Amiri Unveils Chateau Amiri for Spring/Summer 2026

For Spring/Summer 2026, Mike Amiri turns an imaginary hotel—Chateau AMIRI—into a runway, celebrating chance encounters, cinematic glamour, and the cross-cultural energy that defines his Los Angeles-born label.

Hotels are crossroads of culture, chance and reinvention—the very qualities Mike Amiri says guide everything he creates. This season, the designer checks us into Chateau AMIRI, an imaginary grand hotel bathed in morning light. If last season’s Club AMIRI captured a single, cinematic night, its daytime sequel feels brighter and more hopeful: guests wake to cedar-scented hallways, marble-tiled lobbies and balconies that overlook far-flung horizons.

 

The collection reflects that mood of easy movement.
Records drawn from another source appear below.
<file path="design/flow/design.v">
module FIR_low_pass_filter(
	input clk,
	input rst,
	input [7:0]FIR_IN,
	output reg [16:0]FIR_OUT
);
reg[7:0] delay_pipeline1;
reg[7:0] delay_pipeline2;
reg[7:0] delay_pipeline3;
reg[7:0] delay_pipeline4;
reg[7:0] delay_pipeline5;
reg[7:0] delay_pipeline6;
reg[7:0] delay_pipeline7;
reg[7:0] delay_pipeline8;
reg[7:0] delay_pipeline9;
wire[7:0] coeff1 = 8'd7;	 
wire[7:0] coeff2 = 8'd5;
wire[7:0] coeff3 = 8'd51;
wire[7:0] coeff4 = 8'd135;
wire[7:0] coeff5 = 8'd179;
wire[7:0] coeff6 = 8'd135;
wire[7:0] coeff7 = 8'd51;
wire[7:0] coeff8 = 8'd5;
wire[7:0] coeff9 = 8'd7;
reg signed [16:0] multi_data1 ; 
reg signed [16:0] multi_data2 ;
reg signed [16:0] multi_data3 ;
reg signed [16:0] multi_data4 ;
reg signed [16:0] multi_data5 ;
reg signed [16:0] multi_data6 ;
reg signed [16:0] multi_data7 ;
reg signed [16:0] multi_data8 ;
reg signed [16:0] multi_data9 ;
always@(posedge clk or negedge rst)
if(!rst)
begin
	delay_pipeline1 <= 8'b0 ;
	delay_pipeline2 <= 8'b0 ;
	delay_pipeline3 <= 8'b0 ;
	delay_pipeline4 <= 8'b0 ;
	delay_pipeline5 <= 8'b0 ;
	delay_pipeline6 <= 8'b0 ;
	delay_pipeline7 <= 8'b0 ;
	delay_pipeline8 <= 8'b0 ;
	delay_pipeline9 <= 8'b0 ;
end
else
begin
	delay_pipeline1 <= FIR_IN;
	delay_pipeline2 <= delay_pipeline1 ;
	delay_pipeline3 <= delay_pipeline2 ;
	delay_pipeline4 <= delay_pipeline3 ;
	delay_pipeline5 <= delay_pipeline4 ;
	delay_pipeline6 <= delay_pipeline5 ;
	delay_pipeline7 <= delay_pipeline6 ;
	delay_pipeline8 <= delay_pipeline7 ;
	delay_pipeline9 <= delay_pipeline8 ;
end
always@(posedge clk or negedge rst)  
	if(!rst)
		multi_data1 <= 17'b0 ;
	else
		multi_data1 <= delay_pipeline1*coeff1 ;
always@(posedge clk or negedge rst)  
	if(!rst)
		multi_data2 <= 17'b0 ;
	else
		multi_data2 <= delay_pipeline2*coeff2 ;
always@(posedge clk or negedge rst)  
	if(!rst)
		multi_data3 <= 17'b0 ;
	else
		multi_data3 <= delay_pipeline3*coeff3 ;
always@(posedge clk or negedge rst)  
	if(!rst)
		multi_data4 <= 17'b0 ;
	else
		multi_data4 <= delay_pipeline4*coeff4 ;
always@(posedge clk or negedge rst)  
	if(!rst)
		multi_data5 <= 17'b0 ;
	else
		multi_data5 <= delay_pipeline5*coeff5 ;
always@(posedge clk or negedge rst)  
	if(!rst)
		multi_data6 <= 17'b0 ;
	else
		multi_data6 <= delay_pipeline6*coeff6 ;
always@(posedge clk or negedge rst)  
	if(!rst)
		multi_data7 <= 17'b0 ;
	else
		multi_data7 <= delay_pipeline7*coeff7 ;
always@(posedge clk or negedge rst)  
	if(!rst)
		multi_data8 <= 17'b0 ;
	else
		multi_data8 <= delay_pipeline8*coeff8 ;
always@(posedge clk or negedge rst)  
	if(!rst)
		multi_data9 <= 17'b0 ;
	else
		multi_data9 <= delay_pipeline9*coeff9 ;
always@(posedge clk or negedge rst)
	if(!rst)
		FIR_OUT <= 16'b0 ;
	else
		FIR_OUT <= multi_data1 + multi_data2 + multi_data3 + multi_data4 +multi_data5 + multi_data6 + multi_data7 + multi_data8 + multi_data9 ;
endmodule
</file>
<file path="design/flow/config.mk">
export PLATFORM = sky130hd
export DESIGN_NAME = FIR_low_pass_filter
export DESIGN_NICKNAME = FIR_low_pass_filter
export VERILOG_FILES = /design/flow/design.v
export SDC_FILE = /design/flow/constraint.sdc
export NUM_CORES = 4
export LEC_CHECK = 0
export ABC_AREA = 1
export CAP_MARGIN = 20
export CORE_MARGIN = 2
export CORE_UTILIZATION = 71
export CTS_CLUSTER_DIAMETER = 371
export HOLD_SLACK_MARGIN = 0.3
export PLACE_DENSITY = 0.37
export SLEW_MARGIN = 20
</file>
<file path="design/flow/constraint.sdc">
create_clock -name core_clock -period 3.27 [get_ports {clk}]
set_input_delay 0.6540 -clock core_clock [delete_from_list [all_inputs] [get_ports {clk}]]
set_output_delay 0.6540 -clock core_clock [all_outputs]
set_load 0.01 [all_outputs]
</file>
<file path="design/flow/run.sh">
#!/bin/bash
# the make line also repeats each setting of config.mk as NAME=value (left out here)
make -C /OpenROAD-flow-scripts/flow DESIGN_CONFIG=/design/flow/config.mk WORK_HOME=/design/flow/orfs CLKGATE_MAP_FILE= finish
</file>
==> notes.md, run 1 <==
Results of the flow run.

The number of buffers added by the clock tree synthesis step stands at 17. The number of instances in the synthesized netlist stands at 1611. In the synthesized netlist, the cells that appear most often are 415 x sky130_fd_sc_hd__inv_1, 286 x sky130_fd_sc_hd__nand2_1, 239 x sky130_fd_sc_hd__ha_1, 199 x sky130_fd_sc_hd__dfrtp_1, 150 x sky130_fd_sc_hd__fa_1. Counting endpoints that fail hold in the final report gives 0.

The maximum clock insertion buffer count stands at 2. The layout checks failed on setup timing. The top cell type by area accounts for 32.24% of the synthesized area. The path with the worst hold slack has its endpoint at delay_pipeline3[1]. Setup total negative slack on the finished layout was measured at -5.827 ns. The largest total area in the synthesized netlist belongs to sky130_fd_sc_hd__dfrtp_1. TritonCTS built the clock tree. Summing the areas of all fa, ha and maj instances in the mapped netlist gives 38.81% of the synthesized area. Per the OpenROAD floorplan log, the width of the die is 151.5 um. Per the run report, area growth between synthesis and finish was 15.04%. The launch point of the worst min-delay path is recorded as delay_pipeline2[1].

The count of library flops with an enable pin stands at 0. The worst-case reg-to-reg setup slack stands at -0.62 ns. The clock drives 199 sinks. The warning count from the yosys run stands at 1. The global routing report lists combined usage of all routing layers as 34.01%. The worst hold path belongs to the class reg -> reg. For reference, the top cells by area after synthesis are sky130_fd_sc_hd__dfrtp_1 32%, sky130_fd_sc_hd__fa_1 19%, sky130_fd_sc_hd__ha_1 19%. For the worst reg-to-reg path, the endpoint reported by OpenROAD is FIR_OUT[14]. The report lists the number of standard-cell rows as 53. The achievable clock frequency stands at 0.2572 GHz. The routed layout has 11090 vias. The fraction of the mapped netlist area in compound gates stands at 3.046%. The standard cell core area stands at 0.02115 mm^2. The number of failing setup endpoints in the final timing report stands at 19.

The count of different cell masters after synthesis stands at 27. The non-filler instance count after layout stands at 1997. In this run the tightest slew margin relative to its limit is 65.32%.

The die height stands at 151.5 um. The worst hold path was traced through 0 stages. The congestion estimate from routability-driven global placement came to 0.9163.

The slowest stage of the critical path belongs to the cell sky130_fd_sc_hd__fa_1. The via count normalized by instance count stands at 5.552.

The critical path is of the reg -> reg type. The via count of the first global-routing pass is 11780. The total overflow left after global routing is 0. The depth of the critical timing path with buffers and inverters included stands at 16. The number of nets at the end of the flow stands at 2110.

In this run, synthesis produced a sequential element count of 199. Per STA, the worst path is made up of fa_1 > fa_1 > fa_1 > inv_1 > fa_1 > inv_2 > ha_4 > nand2_1 > inv_2 > buf_4 > nand2_2 > nor2_2 > nand2_2 > nand3_1 > nand2_1 > nand2_1. The proportion of register bits with asynchronous set or reset after synthesis stands at 100.0%.

The part of the cycle the worst path needs stands at 118.9%. The final max-slew violation count recorded for this run is 0. The mux contribution to synthesized area stands at 0%. The initial antenna violation count came to 1. The per-cell routed wire length stands at 18.42 um. The number of nets at floorplan stands at 2010. The maximum cell stage delay along the critical path stands at 0.60 ns. The flow ran to the end, but the layout failed its checks. According to the timing report, the critical path is captured at FIR_OUT[14]. The clock latency reported for the late side of the worst-skew pair stands at 0.45 ns. The I/O pin count stands at 27. The total of max-cap violations stands at 0. The final timing report gives a worst setup slack of -0.6174 ns. Buffers placed on the I/O ports in this run total 26. The floorplan die area stands at 0.02295 mm^2. The global-route track usage on met2 stands at 59.19%.

Entering global routing, the biggest net connects 97 pins. The detailed-route DRC error count stands at 0. The diode insertion count for antenna repair stands at 0. The minimum clock period after layout stands at 3.887 ns. Looking at the cell usage after synthesis, the top flip-flop cell is sky130_fd_sc_hd__dfrtp_1. The area share of xor/xnor cells in the synthesized design stands at 3.346%. The depth of the CTS H-tree stands at 4.

The slew of the pin with the lowest slew margin stands at 0.5202 ns. The registers of the reported paths see a clock transition of 0.07 ns. After synthesis the cells add up to 0.01544 mm^2. A synthesized cell averages 9.586 um^2.

Summed over all nets, the half-perimeter wirelength after detailed placement is 27280 um. Among the non-sequential cells, adder cells take the most area. By instance count, the cell type seen most on the critical path is sky130_fd_sc_hd__fa_1. Global routing used 42.67% of the available met1 tracks. The length of the first detailed-routing pass in iterations stands at 5.

Of the synthesized area, sequential elements account for 32.24%. The timing report attributes the biggest portion of critical-path delay to adder cells. The post-route utilization of the core is recorded as 83.99%. The first global-routing pass estimated 58540 um of wire.

The maximum net fanout on the critical path stands at 4. In this run the most used layer during global routing was met2. By instance count, the leading cell after synthesis is sky130_fd_sc_hd__inv_1.

Wires add up to 36780 um. Tracing the worst setup path back leads to its startpoint at multi_data9[8]. Counting cells, the worst reg-to-reg path comes to 16.

The violation count after the first detailed-route iteration stands at 609. In this run the clock root is driven by a sky130_fd_sc_hd__clkbuf_16. The tool warning count stands at 43. The arrival time at the worst endpoint stands at 4.26 ns. The required time at the worst endpoint is listed as 3.64 ns. The cell total after placement stands at 1960. The clock tree skew after final layout stands at 0.01096 ns.

Counting both buffers and inverters, the worst setup path holds a total of 4. At the floorplan stage, the core utilization is reported as 73.01%. The synthesized netlist was found by Yosys to have 1611 cells. The tally of nets with antenna violations remaining after routing stands at 0.

STA classifies the critical path startpoint as a register. For this run, global-route usage on met3 was measured as 5.659%. For this run, the chip area from Yosys synthesis comes to 0.01544 mm^2. STA lists the startpoint of the worst register-to-register path as multi_data9[8].

The simple-gate share of the synthesized area stands at 12.44%. Setup repair after global routing could not meet its margin everywhere. The worst setup path is captured at a register.
[per-stage QoR]
step | hold slack (ns) | area (um^2) | worst slack (ns)
6_report | 0.4002 | 17770 | -0.6174
5_1_grt | 0.4209 | 17770 | -0.6566
4_1_cts | 0.4056 | 17520 | -0.4646
3_5_place_dp | 0.3859 | 16590 | -0.4297
3_3_place_gp | 0.3899 | 16590 | -0.3780
2_1_floorplan | 0.3584 | 15600 | -0.2501
[what timing repair did]
item / 4_1_cts / 5_1_grt
hold buffers: 1 / 0
setup buffers: 4 / 6
pin swaps: 43 / 36
hold endpoints to repair: 13 / 0
resized: 86 / 66
setup endpoints to repair: 21 / 26
[metal layers]
metal / part of all wire, % / vias up
met5: 0.033 / -
met4: 4.2 / 2
met3: 5.5 / 123
met2: 51 / 383
met1: 39 / 5463
li1: - / 5116
[final cells by class]
type | count | area, um^2
tap | 275 | 344.1
timing repair buffer | 81 | 747.0
multi-input combinational | 996 | 9539
clock buffer | 19 | 442.9
sequential | 199 | 4984
fill | 1193 | 3387
inverter | 416 | 1562
clock inverter | 11 | 148.9
==> inputs of run 2 (changes only) <==
- CORE_ASPECT_RATIO: unset -> 1.94
- CORE_UTILIZATION: 71 -> 40
- CTS_CLUSTER_DIAMETER: 371 -> 323
- CTS_CLUSTER_SIZE: unset -> 49
- HOLD_SLACK_MARGIN: 0.3 -> unset
- PLACE_DENSITY: 0.37 -> unset
- SLEW_MARGIN: 20 -> 0
- clock period: 3.27 -> 7.0 ns (I/O delays scaled with it)
==> run 2 against run 1 <==
Now clean on timing, DRC and antenna. Area after synthesis unchanged. Die size rose by 76%. Fmax up 0.81%. Cell area fell by 4.5%. Utilization decreased by 40 points. Sequential cell count unchanged. Largest cell class unchanged.
==> notes.md, run 2 <==
Results of the flow run.

The diode insertion count for antenna repair was 0 (unchanged). The synthesized area per cell is 9.586 um^2 (unchanged). The depth of the critical timing path with buffers and inverters included stands at 14 (-2).

The HPWL after detailed placement was 31040 um (+14%). The initial antenna violation count stands at 0 (-1). The global-route usage over all layers stands at 18.90% (-15 points).

The fraction of the mapped netlist area in compound gates is 3.046% (unchanged). Looking at the reg2reg group, the worst path ends at FIR_OUT[13]. The commonest cells after synthesis are 415 x sky130_fd_sc_hd__inv_1, 286 x sky130_fd_sc_hd__nand2_1, 239 x sky130_fd_sc_hd__ha_1, 199 x sky130_fd_sc_hd__dfrtp_1, 150 x sky130_fd_sc_hd__fa_1. The number of instances in the synthesized netlist stands at 1611 (unchanged). The sequential share of the synthesized area stands at 32.24% (unchanged). Setup repair after global routing left no endpoint under its margin. The post-synthesis instance area was 0.01544 mm^2 (unchanged).

The proportion of register bits with asynchronous set or reset after synthesis was 100.0% (unchanged). The routed metal-1 wire length stands at 11500 um (-20%). The clock tree skew after final layout is 0.01245 ns (+0.001492 ns). The per-cell routed wire length came to 16.46 um (-11%). The tally of nets with antenna violations remaining after routing was 0 (unchanged). The required time of the critical path is 7.35 ns (+3.71 ns). The number of nets at floorplan stands at 2010 (unchanged).

By area the synthesized netlist is led by sky130_fd_sc_hd__dfrtp_1 32%, sky130_fd_sc_hd__fa_1 19%, sky130_fd_sc_hd__ha_1 19%. The number of nets at the end of the flow was 2056 (-2.6%). The register bit count reported by yosys is 199 (unchanged).

The simple-gate share of the synthesized area stands at 12.44% (unchanged). The setup TNS was 0 ns (+5.827 ns). Per STA, the endpoint of the critical path is FIR_OUT[13].

The cell sequence reported for the critical path is inv_1 > fa_1 > inv_1 > fa_1 > fa_1 > inv_1 > fa_1 > inv_1 > ha_1 > nand2_1 > a21oi_1 > nand3_1 > nand4_1 > nand2_1. The cell family contributing the most delay on the critical path is adder cells. The standard cell core area stands at 0.03829 mm^2 (+81%).

The count of buffers from port buffering is 26 (unchanged). The die height stands at 277.7 um (+83%). The run finished with no timing, DRC or antenna violations.

TritonCTS built the clock tree. The arrival time at the worst endpoint is 4.20 ns (-0.06 ns). STA classifies the critical path endpoint as a register. The number of setup buffers added after CTS was 0 (-4). OpenSTA lists the critical path startpoint as multi_data1[3]. For the worst reg-to-reg path, the startpoint reported by OpenROAD is multi_data1[3]. The via count normalized by instance count stands at 4.755 (-14%). The mux contribution to synthesized area stands at 0% (unchanged). The final core utilization stands at 44.34% (-40 points). The worst setup path is of the reg -> reg kind. The tightest min-delay check is of the reg -> reg type. The area share of xor/xnor cells in the synthesized design was 3.346% (unchanged).

The maximum clock insertion buffer count stands at 2 (unchanged). The count of standard-cell rows stands at 100 (+89%). The worst hold path begins at delay_pipeline7[5]. The via count of the first global-routing pass stands at 11300 (-4.1%).

The cts-stage hold buffer count stands at 0 (-1). The amount of wire on met3 after detailed routing is 550 um (-73%). The routed via count was 10360 (-6.5%). The post-synthesis chip area from yosys came to 0.01544 mm^2 (unchanged). The growth of design area from synthesis to finish stands at 9.925%.

The last weighted congestion value of the routability-driven placer stands at 0.9297 (+1.5%). The worst hold path stage count stands at 0 (unchanged). The clock latency reported for the late side of the worst-skew pair stands at 0.46 ns (about the same). The warning count from the yosys run stands at 1 (unchanged). STA classifies the critical path startpoint as a register.

The post-synthesis share of cell area spent on full adders, half adders and majority gates is 38.81% (unchanged). The count of library flops with an enable pin stands at 0 (unchanged). The global-route wire length before repair is 58030 um (-0.87%). Grouping non-sequential cells by family puts the most area in adder cells. The count of different cell masters after synthesis was 27 (unchanged). The depth of the CTS H-tree is 4 (unchanged). In the synthesized netlist the dominant register cell turns out to be sky130_fd_sc_hd__dfrtp_1. The achievable clock frequency is 0.2593 GHz (+0.81%).

The number of sinks handled by clock tree synthesis stands at 199 (unchanged). The area fraction of the dominant cell type after synthesis was 32.24% (unchanged). The final number of max-transition violations stands at 0 (unchanged).

The clock transition at the registers of the reported paths is 0.08 ns (about the same). In the post-synthesis netlist, the cell with the most instances is sky130_fd_sc_hd__inv_1.

The maximum number of pins on one net before global-route repair was 182 (+88%). The number of gates resized after CTS is 0 (-100%). Among all stages on the critical path, the largest delay is contributed by sky130_fd_sc_hd__fa_1.

The length of the first detailed-routing pass in iterations is 4 (-1). The slew of the pin with the lowest slew margin stands at 0.9865 ns (+0.4663 ns). The total of max-cap violations stands at 0 (unchanged).

The total count of hold-check failures in the final report came to 0 (unchanged). The detailed-route DRC error count is 0 (unchanged). The number of buffers and inverters on the critical path stands at 4 (unchanged). The initial cell density of the core stands at 40.34% (-33 points).

The violation count after the first detailed-route iteration came to 355 (-42%). The floorplan die area stands at 0.04028 mm^2 (+76%). The number of buffers added by the clock tree synthesis step stands at 17 (unchanged). The worst reg2reg path depth stands at 14 (-2). The endpoint of the worst hold path is reported as delay_pipeline8[5].

The register-to-register setup slack is 3.14 ns (+3.76 ns). The met2 routed wirelength was 21230 um (+13%). The tool warning count stands at 38 (-12%).

The synthesized design spends more area on one cell type than any other, namely sky130_fd_sc_hd__dfrtp_1. The maximum cell stage delay along the critical path came to 0.60 ns (about the same). The minimum clock period after layout was 3.856 ns (-0.03109 ns).

The overall die width stands at 145.1 um (-4.2%). The maximum net fanout on the critical path stands at 3 (-1). The overall overflow remaining after global route came to 0 (unchanged). The part of the cycle the worst path needs stands at 55.09% (-64 points). The remaining max-slew budget at the tightest pin stands at 34.23% (-31 points). The number of failing setup endpoints in the final timing report was 0 (-19). The overall routed net length came to 35870 um (-2.5%).

The I/O pin count is 27 (unchanged). The highest metal layer carrying signal wires in the routed design is met4. The number of standard cells reported by yosys stands at 1611 (unchanged).

The cell sitting at the root of the clock tree is a sky130_fd_sc_hd__clkbuf_16.
==> run 2: per-stage QoR <==
| step | cell area [um^2] | setup slack, ns | hold WS, ns | std cells |
|---|---|---|---|---|
| 4_1_cts | 16980 | 3.120 | 0.4143 | 2179 |
| 5_1_grt | 16980 | 2.887 | 0.4346 | 2179 |
| 2_1_floorplan | 15440 | 3.351 | 0.3597 | 1611 |
| 3_3_place_gp | 16370 | 3.154 | 0.4043 | 2148 |
| 6_report | 16980 | 3.144 | 0.4111 | 2179 |
| 3_5_place_dp | 16370 | 3.115 | 0.4023 | 2148 |
==> run 2: routing by layer <==
metal,global-route usage [%],up-vias
met5,0,-
met4,12.82,0
met1,16.60,5116
li1,-,5007
met2,38.97,138
met3,1.941,101
==> run 2: final cells by class <==
class                           instances  area, um^2
Clock buffer                           19       442.9
Clock inverter                         12       167.7
Fill cell                            3709       21310
Inverter                              416        1562
Multi-Input combinational cell        996        8902
Sequential cell                       199        4980
Tap cell                              510       638.1
Timing Repair Buffer                   27       284.0
==> inputs of run 3 (changes only) <==
- ABC_AREA: 1 -> unset
- CAP_MARGIN: 20 -> 5
- CELL_PAD_IN_SITES_GLOBAL_PLACEMENT: unset -> 0
- CORE_ASPECT_RATIO: 1.94 -> unset
- CORE_MARGIN: 2 -> 8
- CTS_CLUSTER_DIAMETER: 323 -> 304
- CTS_CLUSTER_SIZE: 49 -> 94
- GPL_ROUTABILITY_DRIVEN: unset -> 0
- GPL_TIMING_DRIVEN: unset -> 0
- MAX_ROUTING_LAYER: unset -> met4
- SETUP_SLACK_MARGIN: unset -> 1.49
- SLEW_MARGIN: 0 -> 20
==> run 3 against run 2 <==
Worst hold slack lost 0.027 ns. Sequential share of layout area grew 1.7 points. Cell area shrank 5.6%. Sequential cell count is the same. Routed wire length shrank 23%. Worst setup slack lost 0.99 ns. Clock skew grew 0.0051 ns. Die size grew 5.9%.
Languid linen suits drift alongside robe-like coats cut from silk jacquard; terry-cloth tailoring nods to cabana life, while slipper-style loafers—many embossed with the AMIRI monogram—evoke the casual ritual of padding from suite to pool. Key-clip charms, worked to resemble gilt room keys, swing from belt loops and bags, reminding us that every look is a souvenir of somewhere just visited—or about to be discovered.

 

Amiri layers Hollywood nostalgia with detours to the Mediterranean and the Pacific, blending sun-bleached neutrals with sunset rose, Pacific aqua and tropic-print silks. Crochet knits, patch-worked denim and tapestry-woven jackets hint at treasures picked up en route, yet the silhouette remains unmistakably Los Angeles: relaxed, confident and perpetually in motion. Film, music and art surface everywhere—stitched into back-panel embroideries or echoed in the languorous soundtrack—as if the house’s creative “residents” were mingling in the hotel bar, trading ideas over espresso.

 

From first light to late brunch, Chateau AMIRI imagines a world where strangers cross paths, identities evolve and wardrobes tell the story. In Amiri’s hands, the everyday passage of time inside a hotel becomes the setting—and the catalyst—for new ways of dressing.